EXERCISE INSTRUCTIONS:
If a line of the records contains the string "gates", copy it out.

PROVIDED ENTRIES:
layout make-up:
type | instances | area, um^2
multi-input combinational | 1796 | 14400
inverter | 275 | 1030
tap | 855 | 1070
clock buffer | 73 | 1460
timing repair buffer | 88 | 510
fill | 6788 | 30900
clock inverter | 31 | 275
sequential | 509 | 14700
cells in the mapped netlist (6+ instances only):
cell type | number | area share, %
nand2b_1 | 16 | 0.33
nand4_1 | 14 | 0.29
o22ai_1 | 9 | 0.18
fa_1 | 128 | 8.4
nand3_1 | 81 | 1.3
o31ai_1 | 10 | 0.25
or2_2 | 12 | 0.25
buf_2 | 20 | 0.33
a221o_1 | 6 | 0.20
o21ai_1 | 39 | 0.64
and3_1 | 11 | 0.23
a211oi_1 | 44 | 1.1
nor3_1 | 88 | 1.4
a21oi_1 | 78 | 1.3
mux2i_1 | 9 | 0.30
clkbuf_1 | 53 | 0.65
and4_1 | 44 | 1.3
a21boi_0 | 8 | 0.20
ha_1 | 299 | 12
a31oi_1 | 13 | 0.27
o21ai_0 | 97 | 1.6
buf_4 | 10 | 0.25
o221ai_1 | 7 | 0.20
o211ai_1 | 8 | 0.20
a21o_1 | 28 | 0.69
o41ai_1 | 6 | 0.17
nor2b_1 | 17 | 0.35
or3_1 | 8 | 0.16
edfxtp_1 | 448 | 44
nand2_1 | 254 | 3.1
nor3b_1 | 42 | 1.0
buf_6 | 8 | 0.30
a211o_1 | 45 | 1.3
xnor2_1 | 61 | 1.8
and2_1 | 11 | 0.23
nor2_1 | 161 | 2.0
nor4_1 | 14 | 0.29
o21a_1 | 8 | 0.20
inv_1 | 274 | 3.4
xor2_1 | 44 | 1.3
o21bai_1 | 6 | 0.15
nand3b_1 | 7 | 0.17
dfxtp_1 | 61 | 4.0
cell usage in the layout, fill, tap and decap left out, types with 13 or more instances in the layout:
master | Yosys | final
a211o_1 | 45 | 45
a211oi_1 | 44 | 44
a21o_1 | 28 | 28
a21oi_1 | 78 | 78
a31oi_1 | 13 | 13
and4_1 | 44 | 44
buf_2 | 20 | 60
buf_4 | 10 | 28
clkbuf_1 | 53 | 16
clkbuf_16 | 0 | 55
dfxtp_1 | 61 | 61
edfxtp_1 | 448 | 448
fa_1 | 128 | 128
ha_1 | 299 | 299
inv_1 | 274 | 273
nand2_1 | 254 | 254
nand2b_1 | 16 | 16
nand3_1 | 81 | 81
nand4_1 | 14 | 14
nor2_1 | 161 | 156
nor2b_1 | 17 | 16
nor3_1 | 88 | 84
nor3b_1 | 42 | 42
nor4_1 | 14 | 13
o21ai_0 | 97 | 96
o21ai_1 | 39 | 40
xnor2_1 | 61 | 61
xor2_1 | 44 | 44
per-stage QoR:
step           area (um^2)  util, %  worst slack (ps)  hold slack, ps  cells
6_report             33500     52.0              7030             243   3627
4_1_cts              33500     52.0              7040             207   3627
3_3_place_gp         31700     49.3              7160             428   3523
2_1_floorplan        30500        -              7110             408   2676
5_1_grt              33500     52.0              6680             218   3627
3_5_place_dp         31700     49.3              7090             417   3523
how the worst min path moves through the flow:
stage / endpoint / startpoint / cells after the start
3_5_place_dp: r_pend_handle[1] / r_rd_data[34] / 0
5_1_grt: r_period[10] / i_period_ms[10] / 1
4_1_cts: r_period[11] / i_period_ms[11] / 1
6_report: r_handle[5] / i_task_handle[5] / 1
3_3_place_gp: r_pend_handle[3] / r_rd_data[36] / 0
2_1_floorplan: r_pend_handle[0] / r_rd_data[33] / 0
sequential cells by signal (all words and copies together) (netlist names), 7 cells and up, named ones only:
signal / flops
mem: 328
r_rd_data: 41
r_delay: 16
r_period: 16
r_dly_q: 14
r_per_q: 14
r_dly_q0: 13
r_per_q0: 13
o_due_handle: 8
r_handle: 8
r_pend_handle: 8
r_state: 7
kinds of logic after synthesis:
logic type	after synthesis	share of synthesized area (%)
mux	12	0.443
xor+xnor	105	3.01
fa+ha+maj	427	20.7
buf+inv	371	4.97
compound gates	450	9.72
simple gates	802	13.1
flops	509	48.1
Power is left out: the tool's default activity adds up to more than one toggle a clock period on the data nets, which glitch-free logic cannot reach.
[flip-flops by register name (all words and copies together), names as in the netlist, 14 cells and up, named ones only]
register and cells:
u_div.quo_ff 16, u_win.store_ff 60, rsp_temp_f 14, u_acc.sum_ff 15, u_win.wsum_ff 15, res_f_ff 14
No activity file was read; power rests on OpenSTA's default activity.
**src/sv/rse_pkg.sv**
```systemverilog
// Package for the row softmax engine: shared types, constants and functions.
`default_nettype none
package rse_pkg;

  localparam int MAX_ROW = 64;
  localparam int IDX_W   = $clog2(MAX_ROW);
  localparam int LEN_W   = 7;
  localparam int SCORE_W = 16;
  localparam int VALUE_W = 17;
  localparam int TOTAL_W = 23;

  localparam logic CFG_MODE = 1'b0;
  localparam logic CFG_LEN  = 1'b1;

  // Taylor terms of exp(-1/256) in Q0.56: term_k = term_(k-1) / (256 k), truncated
  localparam logic [63:0] TAY_0 = 64'd1 << 56;
  localparam logic [63:0] TAY_1 = TAY_0 / 64'd256;
  localparam logic [63:0] TAY_2 = TAY_1 / 64'd512;
  localparam logic [63:0] TAY_3 = TAY_2 / 64'd768;
  localparam logic [63:0] TAY_4 = TAY_3 / 64'd1024;
  localparam logic [63:0] TAY_5 = TAY_4 / 64'd1280;
  localparam logic [63:0] TAY_6 = TAY_5 / 64'd1536;
  localparam logic [63:0] TAY_7 = TAY_6 / 64'd1792;
  localparam logic [63:0] TAY_8 = TAY_7 / 64'd2048;

  // exp(-1/256) in Q0.32, alternating sum rounded
  localparam logic [63:0] EXP_E1 = ((TAY_0 + TAY_2 + TAY_4 + TAY_6 + TAY_8)
                                   - (TAY_1 + TAY_3 + TAY_5 + TAY_7)
                                   + (64'd1 << 23)) >> 24;

  // exp(-2^i/256) in Q0.32, i = 0..11, with the same roundings as the repeated squaring
  function automatic logic [32:0] exp_factor(input int i);
    logic [63:0] f;
    logic [127:0] sq;
    begin
      f = EXP_E1;
      for (int j = 0; j < 12; j++) begin
        if (j < i) begin
          sq = 128'(f) * 128'(f) + (128'd1 << 31);
          f = sq[95:32];
        end
      end
      exp_factor = f[32:0];
    end
  endfunction

  // one factor per bit of the exp argument
  localparam logic [11:0][32:0] EXP_F = {
    exp_factor(11), exp_factor(10), exp_factor(9), exp_factor(8),
    exp_factor(7),  exp_factor(6),  exp_factor(5), exp_factor(4),
    exp_factor(3),  exp_factor(2),  exp_factor(1), exp_factor(0)
  };

  typedef enum logic [3:0] {
    ST_FILL,
    ST_SUM_RD,
    ST_SUM_EXP,
    ST_LN_START,
    ST_LN_WAIT,
    ST_OUT_RD,
    ST_OUT_EXP,
    ST_OUT_CALC,
    ST_OUT_HOLD
  } state_t;

  // shared unit command
  typedef enum logic [1:0] {
    OP_EXP,
    OP_LN,
    OP_DIV
  } op_t;

  typedef struct packed {
    logic        start;
    op_t         op;
  } unit_ctl_t;

endpackage
`default_nettype wire

```
**src/sv/rse_unit.sv**
```systemverilog
// Shared multi-cycle arithmetic unit: exp(-n), ln(total) and divide.
`default_nettype none
module rse_unit
  import rse_pkg::*;
(
  input  wire logic               clk,
  input  wire logic               rst_n,
  input  wire unit_ctl_t          ctl,
  input  wire logic [15:0]        n_in,
  input  wire logic [TOTAL_W-1:0] total_in,
  input  wire logic [16:0]        term_in,
  output logic                    busy,
  output logic [31:0]             result
);

  logic        busy_r, busy_nxt;
  op_t         op_r, op_nxt;
  logic [5:0]  step_r, step_nxt;
  logic [33:0] acc_r, acc_nxt;     // exp accumulator Q1.32 / ln mantissa Q1.31 (33 bits)
  logic [15:0] n_r, n_nxt;
  logic [31:0] l2_r, l2_nxt;
  logic [39:0] rem_r, rem_nxt;
  logic [TOTAL_W-1:0] div_r, div_nxt;
  logic [31:0] res_r, res_nxt;
  logic [67:0] prod;
  logic [33:0] mul_a, mul_b;
  logic [33:0] half_m;
  logic [4:0]  top;
  logic [40:0] rdiff;

  assign busy   = busy_r;
  assign result = res_r;

  always_comb begin
    top = '0;
    for (int b = 0; b < TOTAL_W; b++) begin
      if (total_in[b]) top = 5'(b);
    end
  end

  always_comb begin
    mul_a = acc_r;
    mul_b = (op_r == OP_LN) ? acc_r : 34'(EXP_F[step_r[3:0]]);
    prod  = mul_a * mul_b;
  end

  always_comb begin
    busy_nxt = busy_r;
    op_nxt   = op_r;
    step_nxt = step_r;
    acc_nxt  = acc_r;
    n_nxt    = n_r;
    l2_nxt   = l2_r;
    rem_nxt  = rem_r;
    div_nxt  = div_r;
    res_nxt  = res_r;
    half_m   = '0;
    rdiff    = '0;
    if (!busy_r) begin
      if (ctl.start) begin
        op_nxt   = ctl.op;
        busy_nxt = 1'b1;
        step_nxt = '0;
        case (ctl.op)
          OP_EXP: begin
            acc_nxt = 34'd1 << 32;
            n_nxt   = n_in;
            if (n_in >= 16'd4096) begin
              busy_nxt = 1'b0;
              res_nxt  = '0;
            end
          end
          OP_LN: begin
            acc_nxt = 34'(total_in) << (5'd31 - top);
            l2_nxt  = 32'(32'(top) - 32'd16) << 16;
            if (total_in < 23'd65536) begin
              busy_nxt = 1'b0;
              res_nxt  = '0;
            end
          end
          OP_DIV: begin
            rem_nxt = 40'({term_in, 16'd0}) + 40'(total_in >> 1);
            div_nxt = total_in;
            res_nxt = '0;
            if (total_in == '0) busy_nxt = 1'b0;
          end
          default: busy_nxt = 1'b0;
        endcase
      end
    end else begin
      case (op_r)
        OP_EXP: begin
          if (n_r[step_r[3:0]]) acc_nxt = 34'((prod + (68'd1 << 31)) >> 32);
          step_nxt = step_r + 6'd1;
          if (step_r == 6'd11) begin
            busy_nxt = 1'b0;
            res_nxt  = 32'((acc_nxt + 34'd32768) >> 16);
          end
        end
        OP_LN: begin
          if (step_r < 6'd16) begin
            half_m = 34'(prod >> 31);
            if (half_m[32]) begin
              l2_nxt = l2_r | (32'd1 << (5'd15 - step_r[4:0]));
              half_m = half_m >> 1;
            end
            acc_nxt  = half_m;
            step_nxt = step_r + 6'd1;
          end else begin
            // final scale by ln2 (Q0.32 constant); 32x32 product
            res_nxt  = 32'((64'(l2_r) * 64'hB17217F8 + (64'd1 << 39)) >> 40);
            busy_nxt = 1'b0;
          end
        end
        OP_DIV: begin
          // restoring division, one quotient bit per cycle, 17 quotient bits
          rdiff = {1'b0, rem_r} - (41'(div_r) << (6'd16 - step_r));
          if (!rdiff[40]) begin
            rem_nxt = rdiff[39:0];
            res_nxt = res_r | (32'd1 << (5'd16 - step_r[4:0]));
          end
          step_nxt = step_r + 6'd1;
          if (step_r == 6'd16) busy_nxt = 1'b0;
        end
        default: busy_nxt = 1'b0;
      endcase
    end
  end

  always_ff @(posedge clk) begin
    if (!rst_n) begin
      busy_r <= 1'b0;
      op_r   <= OP_EXP;
      step_r <= '0;
    end else begin
      busy_r <= busy_nxt;
      op_r   <= op_nxt;
      step_r <= step_nxt;
    end
    acc_r <= acc_nxt;
    n_r   <= n_nxt;
    l2_r  <= l2_nxt;
    rem_r <= rem_nxt;
    div_r <= div_nxt;
    res_r <= res_nxt;
  end

endmodule
`default_nettype wire

```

FINISHED TASK:
compound gates	450	9.72
simple gates	802	13.1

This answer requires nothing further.